Overall Cambridge Hospital incidents dip, but self-harm level since psych ER closed
Five patients at Cambridge Hospital tried to kill themselves or hurt themselves last year resulting in serious injury, according to figures from the state Department of Public Health. All of the incidents occurred during roughly two months between Aug. 18 and Oct. 24, after the health care system closed a psychiatric emergency room at Cambridge Hospital and merged the service into the main emergency room.
In 2013, when the psychiatric emergency room was operating, there were also five such events at Cambridge Hospital, according to the state; the specific dates were not given. The 2014 figures were provided in response to a public records request.
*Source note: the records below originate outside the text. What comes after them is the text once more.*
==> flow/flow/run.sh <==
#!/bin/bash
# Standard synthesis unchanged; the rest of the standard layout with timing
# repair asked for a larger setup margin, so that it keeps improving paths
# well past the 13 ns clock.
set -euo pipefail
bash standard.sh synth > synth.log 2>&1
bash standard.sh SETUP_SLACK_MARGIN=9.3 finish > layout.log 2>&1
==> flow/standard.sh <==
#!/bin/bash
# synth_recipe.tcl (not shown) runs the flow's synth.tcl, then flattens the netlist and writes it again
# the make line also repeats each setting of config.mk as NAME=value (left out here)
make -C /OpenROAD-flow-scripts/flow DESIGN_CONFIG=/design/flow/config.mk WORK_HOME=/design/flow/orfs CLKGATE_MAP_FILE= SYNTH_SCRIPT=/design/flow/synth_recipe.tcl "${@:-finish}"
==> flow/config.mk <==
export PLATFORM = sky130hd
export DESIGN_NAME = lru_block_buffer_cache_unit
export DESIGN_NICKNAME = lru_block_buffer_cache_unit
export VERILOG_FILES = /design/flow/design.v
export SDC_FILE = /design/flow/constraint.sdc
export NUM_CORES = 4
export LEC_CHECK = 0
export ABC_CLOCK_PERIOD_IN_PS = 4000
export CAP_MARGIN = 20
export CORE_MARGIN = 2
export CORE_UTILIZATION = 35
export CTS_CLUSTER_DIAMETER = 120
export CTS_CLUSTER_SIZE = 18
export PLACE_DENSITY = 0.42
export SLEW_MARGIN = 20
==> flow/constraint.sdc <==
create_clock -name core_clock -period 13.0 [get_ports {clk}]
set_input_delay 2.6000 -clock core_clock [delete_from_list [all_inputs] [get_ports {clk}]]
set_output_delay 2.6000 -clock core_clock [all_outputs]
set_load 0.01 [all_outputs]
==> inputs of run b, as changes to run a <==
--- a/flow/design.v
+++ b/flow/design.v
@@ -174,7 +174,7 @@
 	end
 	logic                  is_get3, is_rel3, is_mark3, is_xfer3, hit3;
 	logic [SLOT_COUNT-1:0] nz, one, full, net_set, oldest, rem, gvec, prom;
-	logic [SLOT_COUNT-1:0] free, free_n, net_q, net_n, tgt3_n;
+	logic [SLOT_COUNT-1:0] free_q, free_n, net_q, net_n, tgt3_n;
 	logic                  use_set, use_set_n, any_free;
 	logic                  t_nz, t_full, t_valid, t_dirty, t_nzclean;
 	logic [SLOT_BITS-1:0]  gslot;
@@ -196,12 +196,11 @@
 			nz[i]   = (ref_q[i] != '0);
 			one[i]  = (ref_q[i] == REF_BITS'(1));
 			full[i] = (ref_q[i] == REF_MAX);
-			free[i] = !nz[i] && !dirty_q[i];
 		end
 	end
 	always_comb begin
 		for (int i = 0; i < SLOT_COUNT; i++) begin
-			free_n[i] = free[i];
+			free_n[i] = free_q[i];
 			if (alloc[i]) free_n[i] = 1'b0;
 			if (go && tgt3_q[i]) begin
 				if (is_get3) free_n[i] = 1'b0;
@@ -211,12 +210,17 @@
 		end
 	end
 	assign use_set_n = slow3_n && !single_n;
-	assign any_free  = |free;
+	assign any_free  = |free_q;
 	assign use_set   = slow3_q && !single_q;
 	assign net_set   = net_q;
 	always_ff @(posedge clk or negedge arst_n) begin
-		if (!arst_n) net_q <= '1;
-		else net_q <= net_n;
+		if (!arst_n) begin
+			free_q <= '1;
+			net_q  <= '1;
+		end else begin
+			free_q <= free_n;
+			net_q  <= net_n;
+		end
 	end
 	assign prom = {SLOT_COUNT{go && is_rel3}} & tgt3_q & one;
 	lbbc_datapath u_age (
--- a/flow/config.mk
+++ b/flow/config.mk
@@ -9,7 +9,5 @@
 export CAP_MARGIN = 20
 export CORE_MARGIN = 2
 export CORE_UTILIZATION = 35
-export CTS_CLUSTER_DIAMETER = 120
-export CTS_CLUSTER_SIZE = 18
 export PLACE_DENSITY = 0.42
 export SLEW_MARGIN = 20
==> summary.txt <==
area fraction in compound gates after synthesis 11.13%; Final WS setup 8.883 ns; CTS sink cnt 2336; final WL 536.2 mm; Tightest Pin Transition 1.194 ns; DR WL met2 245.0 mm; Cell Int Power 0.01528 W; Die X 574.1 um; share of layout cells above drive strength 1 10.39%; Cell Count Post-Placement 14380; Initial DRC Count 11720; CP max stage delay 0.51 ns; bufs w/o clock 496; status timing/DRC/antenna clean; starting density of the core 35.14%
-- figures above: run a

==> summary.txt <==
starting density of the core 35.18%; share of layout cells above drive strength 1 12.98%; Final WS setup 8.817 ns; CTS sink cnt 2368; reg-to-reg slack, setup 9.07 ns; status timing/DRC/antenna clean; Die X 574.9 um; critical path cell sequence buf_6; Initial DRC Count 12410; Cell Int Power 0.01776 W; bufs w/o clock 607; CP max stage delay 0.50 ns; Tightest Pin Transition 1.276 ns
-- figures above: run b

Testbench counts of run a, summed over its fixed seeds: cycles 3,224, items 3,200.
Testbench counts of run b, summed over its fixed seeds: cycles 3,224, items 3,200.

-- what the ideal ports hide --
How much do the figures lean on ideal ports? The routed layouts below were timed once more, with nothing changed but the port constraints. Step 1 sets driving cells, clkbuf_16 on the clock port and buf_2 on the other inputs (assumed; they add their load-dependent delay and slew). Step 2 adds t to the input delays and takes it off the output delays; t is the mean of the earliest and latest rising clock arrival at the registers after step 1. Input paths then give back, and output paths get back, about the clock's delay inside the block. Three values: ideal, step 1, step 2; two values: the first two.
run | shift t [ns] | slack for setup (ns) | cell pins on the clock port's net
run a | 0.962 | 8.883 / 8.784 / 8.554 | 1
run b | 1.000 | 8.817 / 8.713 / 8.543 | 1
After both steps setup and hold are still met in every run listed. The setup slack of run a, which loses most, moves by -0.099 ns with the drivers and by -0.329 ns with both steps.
What follows belongs to an exercise in optimizing a design on an open flow for small area; a production flow would make more cautious choices.

==> run a <==
==> flow/design.v <==
module apbSubsystem (
    input  logic        HCLK,
    input  logic        HRESETn,
    input  logic [31:0] hAddr_i,
    input  logic [1:0]  hTrans_i,
    input  logic        hWrite_i,
    input  logic [31:0] hWData_i,
    input  logic        hSel_i,
    input  logic        hReady_i,
    output logic [31:0] hRData_o,
    output logic        hReadyOut_o,
    output logic        pwm_o,
    output logic        timerIrq_o
);
    logic setupQ;
    logic accessQ;
    logic start;
    assign hReadyOut_o = ~(setupQ | accessQ);
    assign start       = hSel_i & hReady_i & hTrans_i[1] & hReadyOut_o;
    always_ff @(posedge HCLK or negedge HRESETn) begin
        if (!HRESETn) begin
            setupQ  <= 1'b0;
            accessQ <= 1'b0;
        end else begin
            setupQ  <= start;
            accessQ <= setupQ;
        end
    end
    logic       slotHit;
    logic       pwmQ;
    logic [2:0] offQ;
    logic       writeQ;
    assign slotHit = (hAddr_i[23:21] == 3'd0);
    always_ff @(posedge HCLK) begin
        if (hReadyOut_o) begin
            pwmQ   <= slotHit & hAddr_i[20];
            offQ   <= hAddr_i[4:2] | {3{~slotHit}};
            writeQ <= hWrite_i;
        end
    end
    logic selTTmr, selTPre, selTCmp, selTSts, selTCtl;
    logic selPPre, selPPer, selPDuty, selPCtl;
    logic wr;
    assign selTTmr  = ~pwmQ & (offQ == 3'd0);
    assign selTPre  = ~pwmQ & (offQ == 3'd1);
    assign selTCmp  = ~pwmQ & (offQ == 3'd2);
    assign selTSts  = ~pwmQ & (offQ == 3'd3);
    assign selTCtl  = ~pwmQ & (offQ == 3'd4);
    assign selPPre  =  pwmQ & (offQ == 3'd0);
    assign selPPer  =  pwmQ & (offQ == 3'd1);
    assign selPDuty =  pwmQ & (offQ == 3'd2);
    assign selPCtl  =  pwmQ & (offQ == 3'd3);
    assign wr       = accessQ & writeQ;
    logic [31:0] tPreD, tCmpD, pPreD, pPerD, pDutyD;
    logic        tPreV, tCmpV, pPreV, pPerV, pDutyV;
    logic        tEn, pEn;
    always_ff @(posedge HCLK) begin
        if (wr && selTPre)  tPreD  <= hWData_i;
        if (wr && selTCmp)  tCmpD  <= hWData_i;
        if (wr && selPPre)  pPreD  <= hWData_i;
        if (wr && selPPer)  pPerD  <= hWData_i;
        if (wr && selPDuty) pDutyD <= hWData_i;
    end
    always_ff @(posedge HCLK or negedge HRESETn) begin
        if (!HRESETn) begin
            tPreV  <= 1'b0;
            tCmpV  <= 1'b0;
            pPreV  <= 1'b0;
            pPerV  <= 1'b0;
            pDutyV <= 1'b0;
            tEn    <= 1'b0;
            pEn    <= 1'b0;
        end else if (wr) begin
            if (selTPre)  tPreV  <= 1'b1;
            if (selTCmp)  tCmpV  <= 1'b1;
            if (selPPre)  pPreV  <= 1'b1;
            if (selPPer)  pPerV  <= 1'b1;
            if (selPDuty) pDutyV <= 1'b1;
            if (selTCtl)  tEn    <= hWData_i[0];
            if (selPCtl)  pEn    <= hWData_i[0];
        end
    end
    logic [31:0] tPreCnt;
    logic [31:0] tTmrL;
    logic [31:0] tTmr;
    logic        tKeep;
    logic        tInc;
    logic        tOv;
    logic        tOvL;
    logic        tTick;
    logic        tWrap;
    logic [32:0] tPc;
    logic [32:0] tTc;
    logic        tGe;
    always_comb begin
        tPc[0] = 1'b1;
        tTc[0] = tInc;
        for (int i = 0; i < 32; i++) begin
            tPc[i+1] = tPc[i] & tPreCnt[i];
            tTc[i+1] = tTc[i] & tTmrL[i];
        end
        tTmr = (tTmrL ^ tTc[31:0]) & {32{tKeep}};
        tGe  = 1'b1;
        for (int i = 0; i < 32; i++) begin
            tGe = (tTmr[i] & ~tCmpD[i]) | ((tTmr[i] | ~tCmpD[i]) & tGe);
        end
    end
    assign tTick = tEn & (~tPreV | (tPreCnt == tPreD));
    assign tWrap = tTick & (~tCmpV | tGe);
    always_ff @(posedge HCLK) begin
        tPreCnt <= (tPreCnt ^ tPc[31:0]) & {32{tEn & ~tTick}};
        tTmrL   <= tTmr;
        tInc    <= tTick;
        tOvL    <= tOv;
    end
    always_ff @(posedge HCLK or negedge HRESETn) begin
        if (!HRESETn) begin
            tKeep <= 1'b0;
        end else begin
            tKeep <= tEn & ~tWrap;
        end
    end
    always_ff @(posedge HCLK or negedge HRESETn) begin
        if (!HRESETn) begin
            tOv <= 1'b0;
        end else if (tWrap) begin
            tOv <= 1'b1;
        end else if (wr && selTSts && hWData_i[0]) begin
            tOv <= 1'b0;
        end
    end
    assign timerIrq_o = tOv;
    logic [31:0] pPreCnt;
    logic [31:0] pCnt;
    logic        pTick;
    logic [32:0] pPc;
    logic [32:0] pCc;
    logic        pGe;    
    logic        pGeD;   
    always_comb begin
        pGe  = 1'b1;
        pGeD = 1'b1;
        for (int i = 0; i < 32; i++) begin
            pGe  = (pCnt[i] & ~pPerD[i])  | ((pCnt[i] | ~pPerD[i])  & pGe);
            pGeD = (pCnt[i] & ~pDutyD[i]) | ((pCnt[i] | ~pDutyD[i]) & pGeD);
        end
    end
    assign pTick = pEn & (~pPreV | (pPreCnt == pPreD));
    always_comb begin
        pPc[0] = 1'b1;
        pCc[0] = pTick;
        for (int i = 0; i < 32; i++) begin
            pPc[i+1] = pPc[i] & pPreCnt[i];
            pCc[i+1] = pCc[i] & pCnt[i];
        end
    end
    always_ff @(posedge HCLK) begin
        pPreCnt <= (pPreCnt ^ pPc[31:0]) & {32{pEn & ~pTick}};
        pCnt    <= (pCnt ^ pCc[31:0]) & {32{pEn & ~(pTick & (~pPerV | pGe))}};
    end
    always_ff @(posedge HCLK or negedge HRESETn) begin
        if (!HRESETn) begin
            pwm_o <= 1'b0;
        end else begin
            pwm_o <= pEn & pDutyV & ~pGeD;
        end
    end
    always_comb begin
        hRData_o = ({32{selTTmr}}           & tTmrL)
                 | ({32{selTPre  & tPreV}}  & tPreD)
                 | ({32{selTCmp  & tCmpV}}  & tCmpD)
                 | ({32{selPPre  & pPreV}}  & pPreD)
                 | ({32{selPPer  & pPerV}}  & pPerD)
                 | ({32{selPDuty & pDutyV}} & pDutyD);
        hRData_o[0] = hRData_o[0] | (selTSts & tOvL) | (selTCtl & tEn) | (selPCtl & pEn);
    end
endmodule
Context: an optimization exercise on an open-source flow, tuned for small area, a short achievable clock period and few clock cycles. The choices shown serve that exercise and are no tape-out recipe.
No run shown here included a check of the RTL's function; only the layout flow was run.

### flow/config.mk
export PLATFORM = sky130hd
export DESIGN_NAME = edge_acc
export DESIGN_NICKNAME = edge_acc
export VERILOG_FILES = /design/flow/design.v
export SDC_FILE = /design/flow/constraint.sdc
export NUM_CORES = 4
export LEC_CHECK = 0
export CAP_MARGIN = 20
export CORE_MARGIN = 2
export CORE_UTILIZATION = 55
export CTS_CLUSTER_DIAMETER = 100
export CTS_CLUSTER_SIZE = 30
export SLEW_MARGIN = 20
export BUFFER_PORTS_ARGS = -buffer_cell sky130_fd_sc_hd__buf_2
### flow/constraint.sdc
create_clock -name core_clock -period 11.0 [get_ports {clk}]
set_input_delay 2.2000 -clock core_clock [delete_from_list [all_inputs] [get_ports {clk}]]
set_output_delay 2.2000 -clock core_clock [all_outputs]
set_load 0.01 [all_outputs]
### flow/design.v
package edge_pkg;
  localparam int LINE_LENGTH    = 16;                           
  localparam int LINE_COUNT     = 6;                            
  localparam int PIX_PER_WORD   = 4;                            
  localparam int WORDS_PER_LINE = LINE_LENGTH / PIX_PER_WORD;   
  typedef logic [7:0]  pixel_t;   
  typedef logic [31:0] word_t;    
  typedef logic [15:0] addr_t;    
  localparam int SRC_BASE = 0;                                  
  localparam int DST_BASE = WORDS_PER_LINE * LINE_COUNT;        
  localparam int LAST_STEP = 49;
endpackage
`timescale 1ns/1ps
module sobel_lane (
  input  logic              clk,
  input  logic [9:0]        s0,    
  input  logic [9:0]        s2,    
  input  logic signed [8:0] d0,    
  input  logic signed [8:0] d1,    
  input  logic signed [8:0] d2,    
  output edge_pkg::pixel_t  pix
);
  logic [10:0] dx;
  logic [10:0] dy;
  logic        sx, sy;         
  logic [7:0]  ax, ay;         
  logic        big;            
  logic        sx_q, sy_q, big_q;
  logic [7:0]  ax_q, ay_q;
  logic [9:0]  u;
  assign dx  = {1'b0, s2} - {1'b0, s0};
  assign dy  = {{2{d0[8]}}, d0} + {{2{d2[8]}}, d2} + {d1[8], d1, 1'b0};
  assign sx  = dx[10];
  assign sy  = dy[10];
  assign ax  = dx[7:0] ^ {8{sx}};
  assign ay  = dy[7:0] ^ {8{sy}};
  assign big = (dx[10:8] != {3{sx}}) || (dy[10:8] != {3{sy}});
  always_ff @(posedge clk) begin
    sx_q  <= sx;
    sy_q  <= sy;
    ax_q  <= ax;
    ay_q  <= ay;
    big_q <= big;
  end
  assign u   = {2'b00, ax_q} + {2'b00, ay_q} + {8'd0, sx_q & sy_q, sx_q ^ sy_q};
  assign pix = (big_q || (u[9:8] != 2'd0)) ? 8'hff : u[7:0];
endmodule
`timescale 1ns/1ps
module line_buffer (
  input  logic                 clk,
  input  logic                 clear,    
  input  logic                 push,     
  input  logic                 vpush,    
  input  edge_pkg::word_t      data_r,
  output logic                 lclamp,   
  output logic                 rclamp,   
  output logic [4:1][7:0]      top,      
  output logic [4:1][7:0]      mid,
  output logic [4:1][7:0]      bot
);
  edge_pkg::word_t q [9];
  logic [31:8]     q9;
  logic [1:0]      widx;     
  logic            row0;     
  always_ff @(posedge clk) begin
    if (clear) begin
      widx   <= 2'd0;
      row0   <= 1'b1;
      lclamp <= 1'b0;
      rclamp <= 1'b0;
    end else if (push) begin
      widx   <= widx + 2'd1;
      lclamp <= (widx == 2'd1);
      rclamp <= (widx == 2'd0);
      if (widx == 2'd3) row0 <= 1'b0;
    end
  end
  always_ff @(posedge clk) begin
    if (push) begin
      q[0] <= vpush ? q[3] : data_r;
      q[1] <= q[0];
      q[2] <= q[1];
      q[3] <= q[2];
      q[4] <= row0 ? data_r : q[3];
      q[5] <= q[4];
      q[6] <= q[5];
      q[7] <= q[6];
      q[8] <= q[7];
      q9   <= q[8][31:8];
    end
  end
  assign bot = {q[0][7:0], q[1][31:8]};
  assign mid = {q[4][7:0], q[5][31:8]};
  assign top = {q[8][7:0], q9};
endmodule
Cambridge Health Alliance spokesman David Cecere on Monday repeated statements that the total number of serious errors reported to the state hasn’t increased. In fact, the state total for last year showed 15 events compared with 16 in 2013. Those incidents include categories other than suicide and self-harm.
“Providing quality and safe patient-centered care is our highest priority,” Cecere said. The Alliance reviews all incidents comprehensively and encourages employees to report errors, without risk of punishment, he said. “We are proud of our work and actively promote a culture of safety,” Cecere said.
The Alliance’s decision to discontinue a separate psychiatric emergency room and cut the jobs of psychiatric nurses starting last June provoked an outcry from employees, relatives of patients and city councillors. A psychiatrist said he would resign and warned that the move would endanger patients and staff. The City Council asked Alliance officials to reconsider, although Cecere said that the change would improve care and that staffing and alterations to the physical layout of the main emergency room, including remodeling two rooms, would be adequate.
The Alliance’s chief quality officer acknowledged at a council public hearing in April that “any integration has growing pains,” but that “care has improved.” Officials also told councillors that the Alliance has remodeled six additional rooms to be safe for psychiatric patients.
Councillors were not mollified. Councillor Marc McGovern, a social worker with ties to the mental health community, said employees told him that suicide attempts, use of restraints, calls to police for help and psychiatric patients leaving without permission had all increased after the change. McGovern did not identify workers who had contacted him.
“A lot of this was foreseen by folks and not listened to,” McGovern said. He didn’t immediately respond Monday when asked to comment on the 2014 state figures.
The total count included one instance of serious injury to a newborn baby after a low-risk pregnancy; three patient falls resulting in serious injury; one case of an object left in a patient; one medication error resulting in serious injury; one restraint or bedrail accident resulting in serious injury; one patient who suffered serious bed sores; and two cases where patients were discharged from the hospital when it was not safe for them to leave, either because they couldn’t make decisions or weren’t discharged to proper person.
Compared with 2013, the number of serious falls remained the same and the number of bed sores, medication errors and of cases where a doctor left an object in a patient fell. In 2013, Cambridge Hospital also reported one sexual assault on or by a patient; none were reported last year.
But in 2014 the hospital reported incidents in three categories that were not reported the previous year: injuries from restraints or bed rail accidents, newborn injuries and unsafe discharges of patients.